(Data excerpts begins)

$ cat config.mk
export PLATFORM = sky130hd
export DESIGN_NAME = regfile_wb_arbiter_flat
export DESIGN_NICKNAME = d
export VERILOG_FILES = /design/src/rtl/regfile_pkg.sv /design/src/rtl/regfile_wb_arbiter_if.sv /design/src/rtl/wb_fifo.sv /design/src/rtl/regfile_wb_arbiter.sv /design/src/flat_wrapper.sv
export SDC_FILE = /design/constraint.sdc
export NUM_CORES = 1
export LEC_CHECK = 0
export ABC_AREA = 1
export BUFFER_PORTS_ARGS = -buffer_cell sky130_fd_sc_hd__clkbuf_2
export CELL_PAD_IN_SITES_DETAIL_PLACEMENT = 1
export CELL_PAD_IN_SITES_GLOBAL_PLACEMENT = 1
export CORE_ASPECT_RATIO = 1.4
export CORE_MARGIN = 2
export CORE_UTILIZATION = 44
export DETAILED_ROUTE_END_ITERATION = 8
export PLACE_DENSITY = 0.76
export REMOVE_ABC_BUFFERS = 1
export SYNTH_ARGS = -nofsm -noshare
export SYNTH_HDL_FRONTEND = slang
export SYNTH_SLANG_ARGS = --single-unit
$ cat constraint.sdc
create_clock -name clk -period 3.8 [get_ports clk]
set_input_delay 0.95 -clock clk [delete_from_list [all_inputs] [get_ports clk]]
set_output_delay 0.95 -clock clk [all_outputs]
set_load 0.01 [all_outputs]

(Data excerpts ends)

Action item => All lines from the one with "export LEC_CHECK = 0" to the end of the records must be set down exactly. Skip every line before it.

Result below =>
export LEC_CHECK = 0
export ABC_AREA = 1
export BUFFER_PORTS_ARGS = -buffer_cell sky130_fd_sc_hd__clkbuf_2
export CELL_PAD_IN_SITES_DETAIL_PLACEMENT = 1
export CELL_PAD_IN_SITES_GLOBAL_PLACEMENT = 1
export CORE_ASPECT_RATIO = 1.4
export CORE_MARGIN = 2
export CORE_UTILIZATION = 44
export DETAILED_ROUTE_END_ITERATION = 8
export PLACE_DENSITY = 0.76
export REMOVE_ABC_BUFFERS = 1
export SYNTH_ARGS = -nofsm -noshare
export SYNTH_HDL_FRONTEND = slang
export SYNTH_SLANG_ARGS = --single-unit
$ cat constraint.sdc
create_clock -name clk -period 3.8 [get_ports clk]
set_input_delay 0.95 -clock clk [delete_from_list [all_inputs] [get_ports clk]]
set_output_delay 0.95 -clock clk [all_outputs]
set_load 0.01 [all_outputs]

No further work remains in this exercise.